_The task:_ Line by line, please look for the word "short" in the following records, then copy each line you find it in.

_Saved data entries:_
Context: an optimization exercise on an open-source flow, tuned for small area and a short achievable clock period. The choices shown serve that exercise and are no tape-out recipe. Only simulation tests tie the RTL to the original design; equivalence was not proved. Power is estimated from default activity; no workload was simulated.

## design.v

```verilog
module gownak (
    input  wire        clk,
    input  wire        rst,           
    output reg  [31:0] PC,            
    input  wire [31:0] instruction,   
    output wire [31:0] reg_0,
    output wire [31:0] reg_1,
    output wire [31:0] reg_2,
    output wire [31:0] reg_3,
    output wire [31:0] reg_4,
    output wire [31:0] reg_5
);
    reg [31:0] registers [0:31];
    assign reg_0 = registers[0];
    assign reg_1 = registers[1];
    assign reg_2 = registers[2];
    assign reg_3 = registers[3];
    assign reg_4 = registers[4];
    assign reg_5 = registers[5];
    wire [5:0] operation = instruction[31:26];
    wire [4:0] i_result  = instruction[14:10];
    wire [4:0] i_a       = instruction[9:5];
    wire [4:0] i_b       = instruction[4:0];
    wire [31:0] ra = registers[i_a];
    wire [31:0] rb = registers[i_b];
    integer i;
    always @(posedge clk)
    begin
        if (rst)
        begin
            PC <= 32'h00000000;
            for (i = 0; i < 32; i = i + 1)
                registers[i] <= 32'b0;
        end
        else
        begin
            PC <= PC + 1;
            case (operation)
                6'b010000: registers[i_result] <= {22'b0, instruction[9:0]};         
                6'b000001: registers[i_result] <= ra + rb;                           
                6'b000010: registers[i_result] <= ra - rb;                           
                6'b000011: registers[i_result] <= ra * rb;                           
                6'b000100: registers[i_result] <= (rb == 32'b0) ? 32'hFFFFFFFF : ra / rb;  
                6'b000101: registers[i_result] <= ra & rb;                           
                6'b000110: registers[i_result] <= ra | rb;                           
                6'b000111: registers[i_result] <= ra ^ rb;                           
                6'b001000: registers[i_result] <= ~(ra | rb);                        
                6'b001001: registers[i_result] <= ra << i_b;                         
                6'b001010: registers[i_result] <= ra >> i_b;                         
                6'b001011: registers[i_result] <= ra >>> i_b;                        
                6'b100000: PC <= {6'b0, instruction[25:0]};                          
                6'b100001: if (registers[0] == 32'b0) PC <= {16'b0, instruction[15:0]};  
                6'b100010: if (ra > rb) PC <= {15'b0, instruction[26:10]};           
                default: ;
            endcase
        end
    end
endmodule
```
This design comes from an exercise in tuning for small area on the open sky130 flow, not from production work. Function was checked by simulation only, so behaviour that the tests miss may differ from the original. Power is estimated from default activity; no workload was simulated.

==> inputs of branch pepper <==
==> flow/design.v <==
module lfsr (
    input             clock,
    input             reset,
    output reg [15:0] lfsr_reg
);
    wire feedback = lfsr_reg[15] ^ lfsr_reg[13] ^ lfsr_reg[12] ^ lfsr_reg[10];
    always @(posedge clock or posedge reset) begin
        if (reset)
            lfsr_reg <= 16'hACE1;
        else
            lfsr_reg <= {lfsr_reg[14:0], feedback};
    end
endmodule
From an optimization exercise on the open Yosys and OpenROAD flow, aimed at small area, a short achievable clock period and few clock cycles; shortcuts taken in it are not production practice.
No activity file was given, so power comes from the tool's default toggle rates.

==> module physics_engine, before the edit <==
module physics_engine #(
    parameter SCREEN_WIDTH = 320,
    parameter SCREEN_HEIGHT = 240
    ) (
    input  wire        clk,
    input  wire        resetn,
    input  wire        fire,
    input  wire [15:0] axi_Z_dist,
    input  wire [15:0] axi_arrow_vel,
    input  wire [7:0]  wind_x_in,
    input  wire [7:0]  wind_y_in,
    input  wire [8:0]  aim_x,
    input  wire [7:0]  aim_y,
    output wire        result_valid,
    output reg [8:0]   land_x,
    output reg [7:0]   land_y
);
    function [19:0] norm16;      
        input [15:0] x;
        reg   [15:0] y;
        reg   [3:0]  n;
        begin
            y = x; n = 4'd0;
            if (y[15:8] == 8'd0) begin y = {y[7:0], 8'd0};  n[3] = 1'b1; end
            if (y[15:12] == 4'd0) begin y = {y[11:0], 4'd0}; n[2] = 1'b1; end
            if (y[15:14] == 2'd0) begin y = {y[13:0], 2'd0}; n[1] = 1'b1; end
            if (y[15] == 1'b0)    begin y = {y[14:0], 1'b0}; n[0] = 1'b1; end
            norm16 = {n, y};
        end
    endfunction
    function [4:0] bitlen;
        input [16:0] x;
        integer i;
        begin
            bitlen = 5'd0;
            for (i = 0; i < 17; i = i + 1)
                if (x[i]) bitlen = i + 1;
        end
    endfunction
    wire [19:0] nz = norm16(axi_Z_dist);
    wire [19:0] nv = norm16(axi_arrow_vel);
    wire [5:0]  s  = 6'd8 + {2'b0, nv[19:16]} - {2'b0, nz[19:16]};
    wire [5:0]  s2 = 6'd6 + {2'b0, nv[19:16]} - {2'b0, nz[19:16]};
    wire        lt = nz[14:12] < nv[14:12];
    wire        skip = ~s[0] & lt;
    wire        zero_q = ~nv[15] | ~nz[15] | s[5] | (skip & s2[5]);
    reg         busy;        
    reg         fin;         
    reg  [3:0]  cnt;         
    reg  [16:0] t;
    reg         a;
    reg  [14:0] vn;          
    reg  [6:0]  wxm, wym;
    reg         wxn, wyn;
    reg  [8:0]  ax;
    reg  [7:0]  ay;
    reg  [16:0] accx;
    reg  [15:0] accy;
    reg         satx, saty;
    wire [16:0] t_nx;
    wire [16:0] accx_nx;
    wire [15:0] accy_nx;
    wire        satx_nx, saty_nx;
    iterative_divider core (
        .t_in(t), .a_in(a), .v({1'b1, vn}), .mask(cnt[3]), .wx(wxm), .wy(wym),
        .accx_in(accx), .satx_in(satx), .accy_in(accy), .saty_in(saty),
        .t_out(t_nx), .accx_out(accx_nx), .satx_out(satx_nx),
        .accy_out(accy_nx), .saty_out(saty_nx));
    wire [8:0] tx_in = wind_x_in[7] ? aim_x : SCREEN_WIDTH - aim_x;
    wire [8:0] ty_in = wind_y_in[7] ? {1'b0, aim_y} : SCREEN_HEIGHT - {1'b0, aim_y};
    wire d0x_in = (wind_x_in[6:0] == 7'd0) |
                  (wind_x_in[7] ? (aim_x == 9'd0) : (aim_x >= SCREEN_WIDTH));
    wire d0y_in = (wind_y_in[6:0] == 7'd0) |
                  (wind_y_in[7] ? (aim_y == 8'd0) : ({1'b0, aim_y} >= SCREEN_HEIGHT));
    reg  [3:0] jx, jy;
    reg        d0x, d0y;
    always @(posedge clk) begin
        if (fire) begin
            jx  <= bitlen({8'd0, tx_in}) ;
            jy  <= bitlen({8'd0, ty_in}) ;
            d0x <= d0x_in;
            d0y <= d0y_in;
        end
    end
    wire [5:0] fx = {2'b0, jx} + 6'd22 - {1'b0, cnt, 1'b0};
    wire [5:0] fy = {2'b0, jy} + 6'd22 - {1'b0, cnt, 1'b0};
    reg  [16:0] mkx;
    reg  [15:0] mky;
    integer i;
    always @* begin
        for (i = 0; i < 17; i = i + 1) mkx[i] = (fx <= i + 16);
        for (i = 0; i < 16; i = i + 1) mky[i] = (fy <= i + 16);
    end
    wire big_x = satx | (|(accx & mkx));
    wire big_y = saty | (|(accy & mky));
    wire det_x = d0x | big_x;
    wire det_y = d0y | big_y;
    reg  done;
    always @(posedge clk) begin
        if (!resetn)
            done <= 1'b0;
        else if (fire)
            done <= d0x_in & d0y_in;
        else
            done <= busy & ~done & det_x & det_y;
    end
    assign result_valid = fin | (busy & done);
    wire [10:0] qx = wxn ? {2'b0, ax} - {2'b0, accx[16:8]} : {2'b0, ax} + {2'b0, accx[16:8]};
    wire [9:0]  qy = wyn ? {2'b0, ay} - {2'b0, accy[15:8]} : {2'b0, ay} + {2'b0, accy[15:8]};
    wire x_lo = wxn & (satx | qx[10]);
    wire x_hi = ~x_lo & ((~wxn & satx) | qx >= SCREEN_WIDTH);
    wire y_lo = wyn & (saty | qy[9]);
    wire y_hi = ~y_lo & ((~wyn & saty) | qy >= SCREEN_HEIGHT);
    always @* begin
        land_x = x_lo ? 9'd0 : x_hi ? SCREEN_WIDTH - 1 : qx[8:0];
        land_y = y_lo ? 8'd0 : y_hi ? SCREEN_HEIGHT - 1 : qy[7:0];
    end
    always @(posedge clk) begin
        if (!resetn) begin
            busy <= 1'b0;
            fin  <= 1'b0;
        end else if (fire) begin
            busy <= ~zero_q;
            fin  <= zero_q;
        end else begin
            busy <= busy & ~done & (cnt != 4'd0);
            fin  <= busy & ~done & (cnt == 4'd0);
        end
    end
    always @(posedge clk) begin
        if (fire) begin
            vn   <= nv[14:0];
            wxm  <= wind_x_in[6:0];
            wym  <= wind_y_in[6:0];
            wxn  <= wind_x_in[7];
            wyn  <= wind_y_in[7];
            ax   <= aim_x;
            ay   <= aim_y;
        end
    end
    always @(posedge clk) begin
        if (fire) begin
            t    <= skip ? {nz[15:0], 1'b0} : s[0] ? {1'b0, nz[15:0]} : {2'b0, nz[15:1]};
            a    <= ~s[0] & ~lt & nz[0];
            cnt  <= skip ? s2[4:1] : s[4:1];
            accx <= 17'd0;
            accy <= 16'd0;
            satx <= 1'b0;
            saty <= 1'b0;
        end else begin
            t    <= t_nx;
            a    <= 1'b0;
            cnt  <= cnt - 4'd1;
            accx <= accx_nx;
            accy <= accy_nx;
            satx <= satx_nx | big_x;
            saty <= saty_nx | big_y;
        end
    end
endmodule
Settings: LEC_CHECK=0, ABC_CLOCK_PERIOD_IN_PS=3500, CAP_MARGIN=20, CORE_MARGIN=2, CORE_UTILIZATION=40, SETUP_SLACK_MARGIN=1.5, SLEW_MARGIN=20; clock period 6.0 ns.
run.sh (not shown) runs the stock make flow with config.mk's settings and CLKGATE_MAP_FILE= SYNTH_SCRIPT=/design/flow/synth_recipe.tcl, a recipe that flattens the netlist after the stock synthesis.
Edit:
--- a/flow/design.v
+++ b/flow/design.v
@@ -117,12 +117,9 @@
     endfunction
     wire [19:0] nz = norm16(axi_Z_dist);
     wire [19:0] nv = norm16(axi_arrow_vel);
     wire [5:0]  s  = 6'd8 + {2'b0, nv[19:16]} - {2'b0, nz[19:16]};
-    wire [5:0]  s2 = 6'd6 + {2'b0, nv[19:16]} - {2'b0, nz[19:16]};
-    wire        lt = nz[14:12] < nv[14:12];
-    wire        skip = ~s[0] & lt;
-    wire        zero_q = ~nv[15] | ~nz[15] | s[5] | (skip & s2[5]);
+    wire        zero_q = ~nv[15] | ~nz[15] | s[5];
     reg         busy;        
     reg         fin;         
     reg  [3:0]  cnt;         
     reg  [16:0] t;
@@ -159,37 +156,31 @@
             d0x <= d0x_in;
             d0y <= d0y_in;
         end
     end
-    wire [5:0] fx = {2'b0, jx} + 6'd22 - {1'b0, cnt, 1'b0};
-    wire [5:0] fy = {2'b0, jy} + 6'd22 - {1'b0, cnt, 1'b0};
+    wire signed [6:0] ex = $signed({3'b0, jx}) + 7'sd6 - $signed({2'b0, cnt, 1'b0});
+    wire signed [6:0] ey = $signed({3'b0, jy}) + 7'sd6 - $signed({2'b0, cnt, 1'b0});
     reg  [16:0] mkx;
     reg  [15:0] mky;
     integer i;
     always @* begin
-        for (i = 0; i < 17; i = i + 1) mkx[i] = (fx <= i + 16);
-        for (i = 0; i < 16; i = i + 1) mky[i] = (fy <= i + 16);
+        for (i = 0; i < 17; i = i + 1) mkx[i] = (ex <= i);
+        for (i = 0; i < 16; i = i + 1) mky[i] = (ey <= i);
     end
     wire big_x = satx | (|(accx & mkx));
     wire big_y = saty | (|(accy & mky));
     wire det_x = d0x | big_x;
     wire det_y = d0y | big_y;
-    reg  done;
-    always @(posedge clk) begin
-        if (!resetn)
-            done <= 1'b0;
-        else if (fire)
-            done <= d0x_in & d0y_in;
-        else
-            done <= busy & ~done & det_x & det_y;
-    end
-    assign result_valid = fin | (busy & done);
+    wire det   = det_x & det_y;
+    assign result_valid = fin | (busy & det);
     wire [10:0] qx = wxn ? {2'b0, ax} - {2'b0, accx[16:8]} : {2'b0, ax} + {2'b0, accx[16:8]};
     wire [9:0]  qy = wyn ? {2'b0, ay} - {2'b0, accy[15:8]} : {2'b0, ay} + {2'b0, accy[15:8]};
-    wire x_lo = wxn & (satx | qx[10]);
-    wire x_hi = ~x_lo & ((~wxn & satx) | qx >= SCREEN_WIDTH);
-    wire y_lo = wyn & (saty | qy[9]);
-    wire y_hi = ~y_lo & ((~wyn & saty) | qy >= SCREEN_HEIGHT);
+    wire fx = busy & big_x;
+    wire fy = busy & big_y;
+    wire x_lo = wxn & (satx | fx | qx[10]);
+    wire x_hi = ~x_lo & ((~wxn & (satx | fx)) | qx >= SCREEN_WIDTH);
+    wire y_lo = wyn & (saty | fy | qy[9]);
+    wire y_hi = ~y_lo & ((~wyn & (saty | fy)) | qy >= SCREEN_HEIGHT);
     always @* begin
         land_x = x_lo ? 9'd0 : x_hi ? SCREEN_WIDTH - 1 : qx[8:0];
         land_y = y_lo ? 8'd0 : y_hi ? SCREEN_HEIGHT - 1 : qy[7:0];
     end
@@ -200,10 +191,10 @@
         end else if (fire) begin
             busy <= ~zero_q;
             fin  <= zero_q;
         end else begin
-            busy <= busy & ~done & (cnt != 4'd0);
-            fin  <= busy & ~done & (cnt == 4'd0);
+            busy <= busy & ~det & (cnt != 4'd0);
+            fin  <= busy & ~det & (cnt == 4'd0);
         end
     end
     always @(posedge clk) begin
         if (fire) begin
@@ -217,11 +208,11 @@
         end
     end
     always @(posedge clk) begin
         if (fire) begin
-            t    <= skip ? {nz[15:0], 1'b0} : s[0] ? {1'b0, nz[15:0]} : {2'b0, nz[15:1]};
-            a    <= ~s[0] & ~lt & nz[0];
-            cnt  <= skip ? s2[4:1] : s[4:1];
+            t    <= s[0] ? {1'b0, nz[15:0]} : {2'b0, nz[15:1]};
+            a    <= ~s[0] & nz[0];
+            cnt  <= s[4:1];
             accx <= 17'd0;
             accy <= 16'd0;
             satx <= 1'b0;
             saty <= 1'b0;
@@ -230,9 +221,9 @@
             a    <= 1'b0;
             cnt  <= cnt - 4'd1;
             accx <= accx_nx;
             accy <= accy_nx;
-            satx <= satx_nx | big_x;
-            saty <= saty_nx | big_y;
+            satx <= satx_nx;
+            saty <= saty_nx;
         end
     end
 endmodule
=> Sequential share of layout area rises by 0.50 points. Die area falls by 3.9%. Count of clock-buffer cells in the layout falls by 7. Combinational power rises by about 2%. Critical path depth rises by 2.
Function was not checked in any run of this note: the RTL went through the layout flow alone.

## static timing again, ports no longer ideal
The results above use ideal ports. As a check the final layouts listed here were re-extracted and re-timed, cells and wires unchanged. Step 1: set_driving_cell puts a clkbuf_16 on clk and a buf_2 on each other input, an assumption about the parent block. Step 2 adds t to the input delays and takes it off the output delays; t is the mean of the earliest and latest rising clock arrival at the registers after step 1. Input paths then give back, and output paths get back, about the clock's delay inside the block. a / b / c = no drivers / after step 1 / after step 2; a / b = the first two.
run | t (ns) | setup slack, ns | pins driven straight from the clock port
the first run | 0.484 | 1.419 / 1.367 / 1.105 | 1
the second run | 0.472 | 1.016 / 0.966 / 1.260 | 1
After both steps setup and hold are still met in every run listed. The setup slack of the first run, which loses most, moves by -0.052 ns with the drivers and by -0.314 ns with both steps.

* * *

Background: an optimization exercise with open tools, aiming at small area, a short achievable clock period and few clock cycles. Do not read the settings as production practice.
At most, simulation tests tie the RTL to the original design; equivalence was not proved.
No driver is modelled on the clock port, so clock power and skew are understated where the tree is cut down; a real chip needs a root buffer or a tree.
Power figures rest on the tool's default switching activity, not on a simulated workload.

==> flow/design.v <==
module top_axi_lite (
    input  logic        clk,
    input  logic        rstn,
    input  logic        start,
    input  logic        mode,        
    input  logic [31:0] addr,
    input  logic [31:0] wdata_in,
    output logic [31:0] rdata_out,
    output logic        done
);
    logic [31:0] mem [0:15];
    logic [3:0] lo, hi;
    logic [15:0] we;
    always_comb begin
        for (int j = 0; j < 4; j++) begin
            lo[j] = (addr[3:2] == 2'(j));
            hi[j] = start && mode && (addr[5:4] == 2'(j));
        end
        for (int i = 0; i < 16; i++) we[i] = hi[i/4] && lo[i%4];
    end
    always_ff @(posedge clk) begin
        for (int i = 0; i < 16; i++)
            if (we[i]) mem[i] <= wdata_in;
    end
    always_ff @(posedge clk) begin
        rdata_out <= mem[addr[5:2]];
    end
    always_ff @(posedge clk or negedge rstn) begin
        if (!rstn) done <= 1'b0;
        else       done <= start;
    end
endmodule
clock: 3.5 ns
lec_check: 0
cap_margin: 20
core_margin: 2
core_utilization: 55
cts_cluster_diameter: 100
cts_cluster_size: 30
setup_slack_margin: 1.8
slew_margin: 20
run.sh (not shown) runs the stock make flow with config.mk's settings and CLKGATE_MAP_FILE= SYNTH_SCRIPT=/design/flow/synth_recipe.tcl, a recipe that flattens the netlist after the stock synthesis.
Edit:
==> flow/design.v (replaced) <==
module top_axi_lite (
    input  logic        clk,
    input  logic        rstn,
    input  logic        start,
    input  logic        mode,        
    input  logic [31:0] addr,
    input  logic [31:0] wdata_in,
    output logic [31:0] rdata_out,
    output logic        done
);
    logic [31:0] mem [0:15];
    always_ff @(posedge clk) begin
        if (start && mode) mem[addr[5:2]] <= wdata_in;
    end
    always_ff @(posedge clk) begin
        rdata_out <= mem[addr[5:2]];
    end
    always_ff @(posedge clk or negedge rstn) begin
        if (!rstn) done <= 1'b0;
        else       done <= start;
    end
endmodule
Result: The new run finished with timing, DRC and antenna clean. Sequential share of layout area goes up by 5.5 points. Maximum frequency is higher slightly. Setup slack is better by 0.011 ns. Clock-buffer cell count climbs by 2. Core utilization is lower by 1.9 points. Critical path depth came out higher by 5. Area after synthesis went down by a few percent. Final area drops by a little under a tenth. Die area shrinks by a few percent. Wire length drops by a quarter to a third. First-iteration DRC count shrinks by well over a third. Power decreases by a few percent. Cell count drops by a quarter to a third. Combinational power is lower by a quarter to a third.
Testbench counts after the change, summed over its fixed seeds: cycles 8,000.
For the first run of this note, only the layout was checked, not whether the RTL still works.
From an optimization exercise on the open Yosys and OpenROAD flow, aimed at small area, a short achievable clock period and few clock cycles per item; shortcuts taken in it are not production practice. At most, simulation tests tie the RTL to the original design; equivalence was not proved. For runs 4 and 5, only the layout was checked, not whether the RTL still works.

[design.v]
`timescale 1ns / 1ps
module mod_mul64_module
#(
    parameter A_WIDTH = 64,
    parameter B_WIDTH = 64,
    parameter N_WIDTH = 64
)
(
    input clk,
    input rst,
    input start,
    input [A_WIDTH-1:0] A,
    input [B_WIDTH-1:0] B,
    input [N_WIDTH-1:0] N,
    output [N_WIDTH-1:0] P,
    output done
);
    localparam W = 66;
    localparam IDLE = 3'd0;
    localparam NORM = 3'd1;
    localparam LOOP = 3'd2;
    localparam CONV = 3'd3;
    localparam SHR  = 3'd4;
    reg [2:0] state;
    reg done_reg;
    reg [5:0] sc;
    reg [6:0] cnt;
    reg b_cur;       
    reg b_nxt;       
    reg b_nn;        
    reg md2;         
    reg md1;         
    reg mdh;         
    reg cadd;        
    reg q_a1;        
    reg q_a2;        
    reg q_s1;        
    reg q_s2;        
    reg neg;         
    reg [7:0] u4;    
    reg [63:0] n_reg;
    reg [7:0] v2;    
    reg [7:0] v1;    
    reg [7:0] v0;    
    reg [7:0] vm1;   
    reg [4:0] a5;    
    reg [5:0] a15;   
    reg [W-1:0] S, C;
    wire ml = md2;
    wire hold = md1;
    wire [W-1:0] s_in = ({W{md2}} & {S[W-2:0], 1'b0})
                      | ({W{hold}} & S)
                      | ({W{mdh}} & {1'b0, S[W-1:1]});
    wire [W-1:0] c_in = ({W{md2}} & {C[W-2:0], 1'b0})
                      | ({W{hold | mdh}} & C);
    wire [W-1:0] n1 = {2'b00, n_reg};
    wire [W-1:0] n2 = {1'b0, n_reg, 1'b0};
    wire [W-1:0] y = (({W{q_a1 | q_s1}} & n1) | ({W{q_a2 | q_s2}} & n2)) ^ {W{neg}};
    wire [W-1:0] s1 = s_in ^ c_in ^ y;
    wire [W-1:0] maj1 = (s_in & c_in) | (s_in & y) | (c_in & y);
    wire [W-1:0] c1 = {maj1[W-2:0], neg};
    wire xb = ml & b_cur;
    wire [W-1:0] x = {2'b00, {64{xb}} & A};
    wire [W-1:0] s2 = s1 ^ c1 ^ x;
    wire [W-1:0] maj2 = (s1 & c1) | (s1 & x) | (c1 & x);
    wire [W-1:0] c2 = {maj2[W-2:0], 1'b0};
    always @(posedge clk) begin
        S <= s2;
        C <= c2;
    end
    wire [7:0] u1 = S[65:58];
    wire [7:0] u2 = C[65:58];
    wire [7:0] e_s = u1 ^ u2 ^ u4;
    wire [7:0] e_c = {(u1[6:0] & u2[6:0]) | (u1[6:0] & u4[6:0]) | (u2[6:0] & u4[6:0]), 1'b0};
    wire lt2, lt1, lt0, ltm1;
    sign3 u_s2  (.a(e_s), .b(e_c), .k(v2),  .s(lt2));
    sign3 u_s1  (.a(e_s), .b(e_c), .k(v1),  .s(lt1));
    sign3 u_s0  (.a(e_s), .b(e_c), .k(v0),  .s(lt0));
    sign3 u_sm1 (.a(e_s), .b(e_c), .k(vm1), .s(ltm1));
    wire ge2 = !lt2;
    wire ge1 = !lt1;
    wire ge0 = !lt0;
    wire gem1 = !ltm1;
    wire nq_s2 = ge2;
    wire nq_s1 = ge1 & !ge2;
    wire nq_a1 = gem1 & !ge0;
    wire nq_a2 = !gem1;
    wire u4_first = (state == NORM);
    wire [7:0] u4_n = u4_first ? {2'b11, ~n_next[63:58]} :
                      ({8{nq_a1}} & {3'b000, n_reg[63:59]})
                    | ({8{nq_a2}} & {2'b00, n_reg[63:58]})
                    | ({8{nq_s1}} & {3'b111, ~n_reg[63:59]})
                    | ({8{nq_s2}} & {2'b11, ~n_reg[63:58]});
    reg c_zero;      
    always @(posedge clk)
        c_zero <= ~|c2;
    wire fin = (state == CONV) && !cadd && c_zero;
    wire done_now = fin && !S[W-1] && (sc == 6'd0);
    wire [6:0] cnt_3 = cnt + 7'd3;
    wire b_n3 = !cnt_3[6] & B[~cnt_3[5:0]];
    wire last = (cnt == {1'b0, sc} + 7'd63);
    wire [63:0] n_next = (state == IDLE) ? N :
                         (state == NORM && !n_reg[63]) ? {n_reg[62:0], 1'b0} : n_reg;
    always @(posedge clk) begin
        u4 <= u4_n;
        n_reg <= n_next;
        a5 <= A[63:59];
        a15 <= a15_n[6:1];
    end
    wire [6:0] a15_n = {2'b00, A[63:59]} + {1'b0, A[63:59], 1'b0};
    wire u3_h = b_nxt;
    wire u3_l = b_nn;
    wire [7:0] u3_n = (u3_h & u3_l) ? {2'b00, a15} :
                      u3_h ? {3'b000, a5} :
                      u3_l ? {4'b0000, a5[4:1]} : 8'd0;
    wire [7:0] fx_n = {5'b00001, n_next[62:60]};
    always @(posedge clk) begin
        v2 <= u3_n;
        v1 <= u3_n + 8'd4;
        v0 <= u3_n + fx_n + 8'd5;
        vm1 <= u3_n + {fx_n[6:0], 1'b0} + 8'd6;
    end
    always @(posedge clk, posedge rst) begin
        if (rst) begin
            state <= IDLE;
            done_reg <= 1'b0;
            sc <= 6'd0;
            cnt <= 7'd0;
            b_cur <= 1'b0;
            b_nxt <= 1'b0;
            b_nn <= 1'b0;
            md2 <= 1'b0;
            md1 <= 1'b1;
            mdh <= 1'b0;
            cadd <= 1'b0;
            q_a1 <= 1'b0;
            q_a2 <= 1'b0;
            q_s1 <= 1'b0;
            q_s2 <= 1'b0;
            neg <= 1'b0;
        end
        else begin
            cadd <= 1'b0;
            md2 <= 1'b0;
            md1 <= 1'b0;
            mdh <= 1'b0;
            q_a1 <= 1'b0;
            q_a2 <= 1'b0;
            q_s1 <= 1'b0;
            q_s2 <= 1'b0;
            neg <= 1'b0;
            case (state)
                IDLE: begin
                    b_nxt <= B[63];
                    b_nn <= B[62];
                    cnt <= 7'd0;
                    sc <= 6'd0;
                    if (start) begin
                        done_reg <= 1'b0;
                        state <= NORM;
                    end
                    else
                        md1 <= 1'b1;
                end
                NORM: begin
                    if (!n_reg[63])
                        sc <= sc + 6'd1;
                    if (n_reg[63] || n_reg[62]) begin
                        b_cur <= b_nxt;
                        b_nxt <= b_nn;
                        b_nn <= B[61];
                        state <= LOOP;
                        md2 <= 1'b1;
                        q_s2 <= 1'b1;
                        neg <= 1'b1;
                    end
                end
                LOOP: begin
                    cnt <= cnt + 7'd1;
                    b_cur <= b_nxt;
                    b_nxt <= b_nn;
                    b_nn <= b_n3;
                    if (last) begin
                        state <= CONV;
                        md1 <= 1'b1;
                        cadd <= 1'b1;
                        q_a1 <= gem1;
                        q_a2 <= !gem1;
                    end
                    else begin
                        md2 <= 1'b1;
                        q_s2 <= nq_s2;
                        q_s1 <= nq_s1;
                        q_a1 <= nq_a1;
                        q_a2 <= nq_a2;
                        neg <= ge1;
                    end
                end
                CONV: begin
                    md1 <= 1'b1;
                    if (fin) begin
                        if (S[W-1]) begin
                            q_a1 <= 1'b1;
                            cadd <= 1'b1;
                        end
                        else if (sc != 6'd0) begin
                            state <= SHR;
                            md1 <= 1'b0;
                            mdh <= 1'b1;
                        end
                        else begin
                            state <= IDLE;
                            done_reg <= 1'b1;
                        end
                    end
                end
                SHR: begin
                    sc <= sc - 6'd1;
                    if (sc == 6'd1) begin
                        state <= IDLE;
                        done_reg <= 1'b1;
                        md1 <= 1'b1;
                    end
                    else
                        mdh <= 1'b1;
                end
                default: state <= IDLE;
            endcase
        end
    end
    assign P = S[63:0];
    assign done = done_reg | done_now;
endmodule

_Written solution:_
Context: an optimization exercise on an open-source flow, tuned for small area and a short achievable clock period. The choices shown serve that exercise and are no tape-out recipe. Only simulation tests tie the RTL to the original design; equivalence was not proved. Power is estimated from default activity; no workload was simulated.
From an optimization exercise on the open Yosys and OpenROAD flow, aimed at small area, a short achievable clock period and few clock cycles; shortcuts taken in it are not production practice.
Background: an optimization exercise with open tools, aiming at small area, a short achievable clock period and few clock cycles. Do not read the settings as production practice.
From an optimization exercise on the open Yosys and OpenROAD flow, aimed at small area, a short achievable clock period and few clock cycles per item; shortcuts taken in it are not production practice. At most, simulation tests tie the RTL to the original design; equivalence was not proved. For runs 4 and 5, only the layout was checked, not whether the RTL still works.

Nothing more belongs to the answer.